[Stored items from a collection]
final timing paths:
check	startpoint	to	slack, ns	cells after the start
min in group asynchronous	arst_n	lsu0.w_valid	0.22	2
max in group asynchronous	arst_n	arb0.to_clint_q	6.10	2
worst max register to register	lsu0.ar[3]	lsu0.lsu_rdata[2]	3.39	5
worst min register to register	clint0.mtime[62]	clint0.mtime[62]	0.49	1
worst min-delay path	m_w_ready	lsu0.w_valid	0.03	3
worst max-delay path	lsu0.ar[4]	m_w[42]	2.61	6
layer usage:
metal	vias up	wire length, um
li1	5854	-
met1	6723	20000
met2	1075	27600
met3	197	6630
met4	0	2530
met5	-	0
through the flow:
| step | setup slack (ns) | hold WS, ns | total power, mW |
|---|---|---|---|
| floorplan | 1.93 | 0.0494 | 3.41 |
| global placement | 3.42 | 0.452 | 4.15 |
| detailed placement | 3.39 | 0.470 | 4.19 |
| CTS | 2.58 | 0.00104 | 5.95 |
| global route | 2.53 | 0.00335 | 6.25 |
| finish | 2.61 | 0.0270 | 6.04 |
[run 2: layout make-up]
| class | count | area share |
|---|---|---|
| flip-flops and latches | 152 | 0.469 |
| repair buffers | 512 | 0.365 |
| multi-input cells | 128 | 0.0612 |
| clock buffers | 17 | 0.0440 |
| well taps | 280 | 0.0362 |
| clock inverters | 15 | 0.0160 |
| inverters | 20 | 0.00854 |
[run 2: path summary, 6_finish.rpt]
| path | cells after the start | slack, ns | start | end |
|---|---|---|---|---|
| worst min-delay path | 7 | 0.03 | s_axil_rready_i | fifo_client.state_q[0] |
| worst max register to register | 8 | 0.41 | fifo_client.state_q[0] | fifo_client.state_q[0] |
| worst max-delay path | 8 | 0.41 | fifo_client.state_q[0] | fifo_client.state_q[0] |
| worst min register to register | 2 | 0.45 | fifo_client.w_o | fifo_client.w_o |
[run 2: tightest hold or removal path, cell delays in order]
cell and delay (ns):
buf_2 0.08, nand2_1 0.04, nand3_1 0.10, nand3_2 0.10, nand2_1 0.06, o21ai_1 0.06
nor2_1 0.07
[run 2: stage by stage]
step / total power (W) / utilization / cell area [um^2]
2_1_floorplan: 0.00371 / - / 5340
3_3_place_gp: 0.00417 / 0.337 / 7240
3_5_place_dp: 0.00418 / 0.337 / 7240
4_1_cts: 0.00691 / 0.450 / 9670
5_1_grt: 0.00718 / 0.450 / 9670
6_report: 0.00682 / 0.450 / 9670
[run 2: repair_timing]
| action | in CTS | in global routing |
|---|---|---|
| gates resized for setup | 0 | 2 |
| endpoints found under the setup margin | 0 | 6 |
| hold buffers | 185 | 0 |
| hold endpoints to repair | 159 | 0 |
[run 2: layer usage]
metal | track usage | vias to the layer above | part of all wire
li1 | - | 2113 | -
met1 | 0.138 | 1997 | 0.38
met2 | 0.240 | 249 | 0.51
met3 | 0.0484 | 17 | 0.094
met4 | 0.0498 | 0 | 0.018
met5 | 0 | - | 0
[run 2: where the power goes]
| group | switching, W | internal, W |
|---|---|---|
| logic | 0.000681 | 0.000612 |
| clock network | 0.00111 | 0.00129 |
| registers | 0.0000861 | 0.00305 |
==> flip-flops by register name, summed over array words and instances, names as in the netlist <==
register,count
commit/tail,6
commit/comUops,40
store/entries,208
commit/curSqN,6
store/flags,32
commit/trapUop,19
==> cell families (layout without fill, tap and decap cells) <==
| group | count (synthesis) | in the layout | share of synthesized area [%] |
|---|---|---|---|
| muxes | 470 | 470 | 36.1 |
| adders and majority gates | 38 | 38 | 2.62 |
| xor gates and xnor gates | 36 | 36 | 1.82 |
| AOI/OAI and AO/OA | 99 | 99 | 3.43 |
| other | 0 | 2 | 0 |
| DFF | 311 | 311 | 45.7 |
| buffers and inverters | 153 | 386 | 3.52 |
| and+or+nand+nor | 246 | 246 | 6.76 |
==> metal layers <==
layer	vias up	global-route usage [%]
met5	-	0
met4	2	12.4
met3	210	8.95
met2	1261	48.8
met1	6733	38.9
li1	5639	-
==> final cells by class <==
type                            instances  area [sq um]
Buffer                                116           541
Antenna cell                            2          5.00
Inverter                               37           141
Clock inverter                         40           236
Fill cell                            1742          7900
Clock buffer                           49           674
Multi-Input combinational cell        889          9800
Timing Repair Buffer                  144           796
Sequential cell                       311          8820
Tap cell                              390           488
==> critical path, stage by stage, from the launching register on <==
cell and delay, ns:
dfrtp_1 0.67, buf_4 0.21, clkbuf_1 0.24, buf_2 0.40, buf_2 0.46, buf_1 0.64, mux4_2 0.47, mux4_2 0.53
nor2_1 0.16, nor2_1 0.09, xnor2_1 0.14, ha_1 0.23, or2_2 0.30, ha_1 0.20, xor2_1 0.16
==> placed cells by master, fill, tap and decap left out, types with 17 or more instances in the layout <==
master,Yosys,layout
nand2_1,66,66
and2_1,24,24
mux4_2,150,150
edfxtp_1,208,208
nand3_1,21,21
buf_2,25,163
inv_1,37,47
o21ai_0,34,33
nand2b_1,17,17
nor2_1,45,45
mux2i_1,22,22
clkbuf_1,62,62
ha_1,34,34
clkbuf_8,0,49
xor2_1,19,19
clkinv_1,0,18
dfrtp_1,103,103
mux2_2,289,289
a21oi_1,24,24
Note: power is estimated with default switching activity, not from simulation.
==
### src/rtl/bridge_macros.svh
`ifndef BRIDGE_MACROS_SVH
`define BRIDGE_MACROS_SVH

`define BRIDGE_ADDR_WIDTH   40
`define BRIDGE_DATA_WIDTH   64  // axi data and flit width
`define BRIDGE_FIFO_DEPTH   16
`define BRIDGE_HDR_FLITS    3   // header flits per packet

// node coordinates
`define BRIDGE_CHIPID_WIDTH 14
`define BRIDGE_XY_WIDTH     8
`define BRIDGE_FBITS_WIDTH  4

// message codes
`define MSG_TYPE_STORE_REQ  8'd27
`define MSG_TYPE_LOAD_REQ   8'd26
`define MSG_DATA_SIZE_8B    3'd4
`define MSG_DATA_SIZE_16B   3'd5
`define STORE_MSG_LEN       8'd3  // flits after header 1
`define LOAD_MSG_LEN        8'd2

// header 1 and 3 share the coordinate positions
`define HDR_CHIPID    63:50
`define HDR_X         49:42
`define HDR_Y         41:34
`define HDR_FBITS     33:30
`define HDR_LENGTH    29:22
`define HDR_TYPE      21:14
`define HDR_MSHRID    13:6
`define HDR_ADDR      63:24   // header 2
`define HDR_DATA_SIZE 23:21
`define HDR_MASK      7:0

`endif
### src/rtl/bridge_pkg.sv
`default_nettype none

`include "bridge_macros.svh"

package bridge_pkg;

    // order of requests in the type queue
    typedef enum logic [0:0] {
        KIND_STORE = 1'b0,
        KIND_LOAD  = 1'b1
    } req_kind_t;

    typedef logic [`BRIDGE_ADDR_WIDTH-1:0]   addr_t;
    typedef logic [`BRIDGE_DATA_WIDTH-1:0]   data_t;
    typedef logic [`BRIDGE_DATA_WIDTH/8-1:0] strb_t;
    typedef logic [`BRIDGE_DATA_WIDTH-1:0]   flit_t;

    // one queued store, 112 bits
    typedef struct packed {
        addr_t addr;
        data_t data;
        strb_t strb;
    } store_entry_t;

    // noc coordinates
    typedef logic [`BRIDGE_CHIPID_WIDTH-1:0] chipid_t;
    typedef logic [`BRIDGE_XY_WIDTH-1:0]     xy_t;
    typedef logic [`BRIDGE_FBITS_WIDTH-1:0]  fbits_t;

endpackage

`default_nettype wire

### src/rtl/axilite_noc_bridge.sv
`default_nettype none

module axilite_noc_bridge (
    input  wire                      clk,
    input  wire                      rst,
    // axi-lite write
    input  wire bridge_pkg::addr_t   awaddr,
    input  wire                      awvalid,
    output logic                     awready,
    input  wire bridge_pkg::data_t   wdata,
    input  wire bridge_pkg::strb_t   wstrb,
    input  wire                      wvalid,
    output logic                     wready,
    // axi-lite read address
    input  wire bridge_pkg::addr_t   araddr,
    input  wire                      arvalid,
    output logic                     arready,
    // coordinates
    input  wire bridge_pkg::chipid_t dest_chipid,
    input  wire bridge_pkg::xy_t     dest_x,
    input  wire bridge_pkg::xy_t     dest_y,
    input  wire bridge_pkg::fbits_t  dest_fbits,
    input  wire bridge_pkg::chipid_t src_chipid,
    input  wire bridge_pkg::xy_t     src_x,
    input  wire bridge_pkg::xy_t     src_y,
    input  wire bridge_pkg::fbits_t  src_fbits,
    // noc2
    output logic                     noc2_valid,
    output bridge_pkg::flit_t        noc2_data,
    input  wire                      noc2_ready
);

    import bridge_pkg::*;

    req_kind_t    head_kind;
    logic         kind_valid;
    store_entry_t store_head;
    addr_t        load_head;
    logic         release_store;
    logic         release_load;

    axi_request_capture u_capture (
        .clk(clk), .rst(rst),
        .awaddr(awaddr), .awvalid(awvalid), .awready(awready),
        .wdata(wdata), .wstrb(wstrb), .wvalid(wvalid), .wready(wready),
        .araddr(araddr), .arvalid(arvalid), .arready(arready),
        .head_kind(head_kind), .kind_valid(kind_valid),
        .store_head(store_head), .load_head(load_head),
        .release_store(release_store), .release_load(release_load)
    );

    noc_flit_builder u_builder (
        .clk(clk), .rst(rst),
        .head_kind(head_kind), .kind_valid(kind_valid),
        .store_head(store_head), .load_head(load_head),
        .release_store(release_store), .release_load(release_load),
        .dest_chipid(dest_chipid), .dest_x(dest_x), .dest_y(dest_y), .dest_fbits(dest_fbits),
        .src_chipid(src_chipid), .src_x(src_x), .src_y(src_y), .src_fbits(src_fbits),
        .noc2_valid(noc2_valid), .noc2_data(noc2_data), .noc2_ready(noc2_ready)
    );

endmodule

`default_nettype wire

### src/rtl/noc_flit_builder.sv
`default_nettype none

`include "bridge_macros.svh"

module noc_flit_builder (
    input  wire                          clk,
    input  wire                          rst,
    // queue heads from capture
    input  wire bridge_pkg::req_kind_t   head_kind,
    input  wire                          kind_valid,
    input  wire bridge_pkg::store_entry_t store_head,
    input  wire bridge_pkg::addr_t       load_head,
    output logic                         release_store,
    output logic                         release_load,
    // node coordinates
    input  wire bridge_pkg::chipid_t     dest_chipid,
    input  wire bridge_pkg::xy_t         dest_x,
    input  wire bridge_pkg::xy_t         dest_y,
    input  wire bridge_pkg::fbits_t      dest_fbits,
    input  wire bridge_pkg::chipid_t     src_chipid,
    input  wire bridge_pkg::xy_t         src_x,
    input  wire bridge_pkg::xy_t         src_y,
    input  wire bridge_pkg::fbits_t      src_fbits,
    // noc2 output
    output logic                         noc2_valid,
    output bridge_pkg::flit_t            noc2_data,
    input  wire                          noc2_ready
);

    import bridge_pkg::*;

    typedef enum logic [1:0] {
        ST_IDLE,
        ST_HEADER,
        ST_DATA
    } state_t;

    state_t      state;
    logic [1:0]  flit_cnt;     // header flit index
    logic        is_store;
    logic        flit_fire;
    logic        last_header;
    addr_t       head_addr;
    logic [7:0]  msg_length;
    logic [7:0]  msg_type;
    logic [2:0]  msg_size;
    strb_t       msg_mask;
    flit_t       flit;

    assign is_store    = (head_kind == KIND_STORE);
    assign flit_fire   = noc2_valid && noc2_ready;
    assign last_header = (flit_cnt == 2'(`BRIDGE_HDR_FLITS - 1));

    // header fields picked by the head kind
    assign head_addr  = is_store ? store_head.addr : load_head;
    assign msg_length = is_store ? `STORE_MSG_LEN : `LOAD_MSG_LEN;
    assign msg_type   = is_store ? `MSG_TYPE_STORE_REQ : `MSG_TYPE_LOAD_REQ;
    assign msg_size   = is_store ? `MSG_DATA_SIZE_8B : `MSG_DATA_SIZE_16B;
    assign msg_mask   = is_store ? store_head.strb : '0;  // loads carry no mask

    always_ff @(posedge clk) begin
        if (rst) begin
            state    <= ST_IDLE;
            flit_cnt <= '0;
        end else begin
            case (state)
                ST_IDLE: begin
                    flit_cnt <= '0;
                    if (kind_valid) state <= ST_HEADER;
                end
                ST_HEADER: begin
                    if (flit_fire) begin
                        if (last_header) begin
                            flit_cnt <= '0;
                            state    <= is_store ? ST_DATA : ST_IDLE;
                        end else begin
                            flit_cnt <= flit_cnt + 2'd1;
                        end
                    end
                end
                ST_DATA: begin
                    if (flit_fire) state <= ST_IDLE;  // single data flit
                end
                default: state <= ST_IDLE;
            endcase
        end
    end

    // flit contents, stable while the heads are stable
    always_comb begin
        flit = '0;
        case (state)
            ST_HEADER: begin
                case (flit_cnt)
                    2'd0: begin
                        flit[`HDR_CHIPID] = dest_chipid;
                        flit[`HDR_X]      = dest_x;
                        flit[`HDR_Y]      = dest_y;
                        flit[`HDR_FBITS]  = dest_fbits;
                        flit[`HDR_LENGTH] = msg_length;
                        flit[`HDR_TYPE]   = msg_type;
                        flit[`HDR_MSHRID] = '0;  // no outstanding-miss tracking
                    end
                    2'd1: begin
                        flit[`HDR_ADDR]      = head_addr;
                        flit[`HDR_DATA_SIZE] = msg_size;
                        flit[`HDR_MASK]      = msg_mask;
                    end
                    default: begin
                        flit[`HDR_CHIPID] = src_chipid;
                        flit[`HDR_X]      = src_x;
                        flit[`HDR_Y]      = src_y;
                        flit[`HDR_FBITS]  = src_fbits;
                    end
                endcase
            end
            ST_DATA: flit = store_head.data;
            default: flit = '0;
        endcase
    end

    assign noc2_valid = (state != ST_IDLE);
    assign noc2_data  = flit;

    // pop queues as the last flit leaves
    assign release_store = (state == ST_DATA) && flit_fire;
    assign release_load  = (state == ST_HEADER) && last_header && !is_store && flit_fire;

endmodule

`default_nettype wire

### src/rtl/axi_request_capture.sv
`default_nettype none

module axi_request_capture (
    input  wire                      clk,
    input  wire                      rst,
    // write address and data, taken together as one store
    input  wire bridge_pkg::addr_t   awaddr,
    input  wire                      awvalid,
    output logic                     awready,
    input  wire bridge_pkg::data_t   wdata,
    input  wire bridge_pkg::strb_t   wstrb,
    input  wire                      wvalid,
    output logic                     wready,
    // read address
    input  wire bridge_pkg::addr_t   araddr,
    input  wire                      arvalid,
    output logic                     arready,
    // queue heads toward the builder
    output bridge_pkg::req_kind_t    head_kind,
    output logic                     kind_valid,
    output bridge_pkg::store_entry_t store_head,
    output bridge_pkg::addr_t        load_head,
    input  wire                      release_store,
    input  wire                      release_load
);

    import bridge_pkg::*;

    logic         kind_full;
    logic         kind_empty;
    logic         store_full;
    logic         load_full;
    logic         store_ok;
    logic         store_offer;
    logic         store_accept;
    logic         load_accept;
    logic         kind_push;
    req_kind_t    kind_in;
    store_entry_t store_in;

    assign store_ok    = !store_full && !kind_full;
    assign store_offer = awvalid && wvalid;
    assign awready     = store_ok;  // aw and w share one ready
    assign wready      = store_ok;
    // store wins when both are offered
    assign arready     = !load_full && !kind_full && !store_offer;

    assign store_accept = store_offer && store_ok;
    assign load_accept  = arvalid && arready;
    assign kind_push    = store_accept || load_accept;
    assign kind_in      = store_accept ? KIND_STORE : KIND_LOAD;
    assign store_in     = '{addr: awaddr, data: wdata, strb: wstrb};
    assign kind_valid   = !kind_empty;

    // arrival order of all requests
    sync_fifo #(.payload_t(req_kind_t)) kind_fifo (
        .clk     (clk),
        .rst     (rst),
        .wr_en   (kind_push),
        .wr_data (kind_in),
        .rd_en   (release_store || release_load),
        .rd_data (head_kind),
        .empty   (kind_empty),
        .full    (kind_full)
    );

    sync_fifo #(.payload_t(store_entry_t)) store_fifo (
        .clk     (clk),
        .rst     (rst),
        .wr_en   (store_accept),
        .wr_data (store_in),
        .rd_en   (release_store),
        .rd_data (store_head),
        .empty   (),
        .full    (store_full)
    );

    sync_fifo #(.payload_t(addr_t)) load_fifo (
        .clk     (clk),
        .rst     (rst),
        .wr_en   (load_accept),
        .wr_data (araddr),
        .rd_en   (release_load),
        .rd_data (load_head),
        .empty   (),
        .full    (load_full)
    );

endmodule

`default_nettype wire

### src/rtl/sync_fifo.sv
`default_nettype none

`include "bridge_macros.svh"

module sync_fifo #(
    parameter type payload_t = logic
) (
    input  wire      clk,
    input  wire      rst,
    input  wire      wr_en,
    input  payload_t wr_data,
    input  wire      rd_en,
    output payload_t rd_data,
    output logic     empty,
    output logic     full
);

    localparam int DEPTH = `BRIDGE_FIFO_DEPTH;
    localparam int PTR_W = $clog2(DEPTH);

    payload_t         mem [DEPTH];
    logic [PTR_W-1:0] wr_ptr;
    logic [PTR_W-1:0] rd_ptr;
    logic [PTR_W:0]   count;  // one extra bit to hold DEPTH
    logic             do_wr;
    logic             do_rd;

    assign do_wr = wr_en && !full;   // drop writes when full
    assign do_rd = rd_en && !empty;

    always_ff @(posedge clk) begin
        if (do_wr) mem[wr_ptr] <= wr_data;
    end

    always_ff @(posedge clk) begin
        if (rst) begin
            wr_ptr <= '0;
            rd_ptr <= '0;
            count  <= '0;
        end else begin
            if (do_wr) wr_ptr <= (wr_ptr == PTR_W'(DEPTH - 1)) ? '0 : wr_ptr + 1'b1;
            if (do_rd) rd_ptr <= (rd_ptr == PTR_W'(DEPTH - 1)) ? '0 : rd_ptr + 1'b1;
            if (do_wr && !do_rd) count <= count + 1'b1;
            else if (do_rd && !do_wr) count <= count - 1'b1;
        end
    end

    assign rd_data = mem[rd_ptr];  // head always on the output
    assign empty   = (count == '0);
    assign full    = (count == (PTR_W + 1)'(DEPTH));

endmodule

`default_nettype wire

Problem requirements
Going back over the entries above, copy word for word every line from the one that has "nor2_1 0.07" on through the one that has "commit/trapUop,19".

Response
nor2_1 0.07
[run 2: stage by stage]
step / total power (W) / utilization / cell area [um^2]
2_1_floorplan: 0.00371 / - / 5340
3_3_place_gp: 0.00417 / 0.337 / 7240
3_5_place_dp: 0.00418 / 0.337 / 7240
4_1_cts: 0.00691 / 0.450 / 9670
5_1_grt: 0.00718 / 0.450 / 9670
6_report: 0.00682 / 0.450 / 9670
[run 2: repair_timing]
| action | in CTS | in global routing |
|---|---|---|
| gates resized for setup | 0 | 2 |
| endpoints found under the setup margin | 0 | 6 |
| hold buffers | 185 | 0 |
| hold endpoints to repair | 159 | 0 |
[run 2: layer usage]
metal | track usage | vias to the layer above | part of all wire
li1 | - | 2113 | -
met1 | 0.138 | 1997 | 0.38
met2 | 0.240 | 249 | 0.51
met3 | 0.0484 | 17 | 0.094
met4 | 0.0498 | 0 | 0.018
met5 | 0 | - | 0
[run 2: where the power goes]
| group | switching, W | internal, W |
|---|---|---|
| logic | 0.000681 | 0.000612 |
| clock network | 0.00111 | 0.00129 |
| registers | 0.0000861 | 0.00305 |
==> flip-flops by register name, summed over array words and instances, names as in the netlist <==
register,count
commit/tail,6
commit/comUops,40
store/entries,208
commit/curSqN,6
store/flags,32
commit/trapUop,19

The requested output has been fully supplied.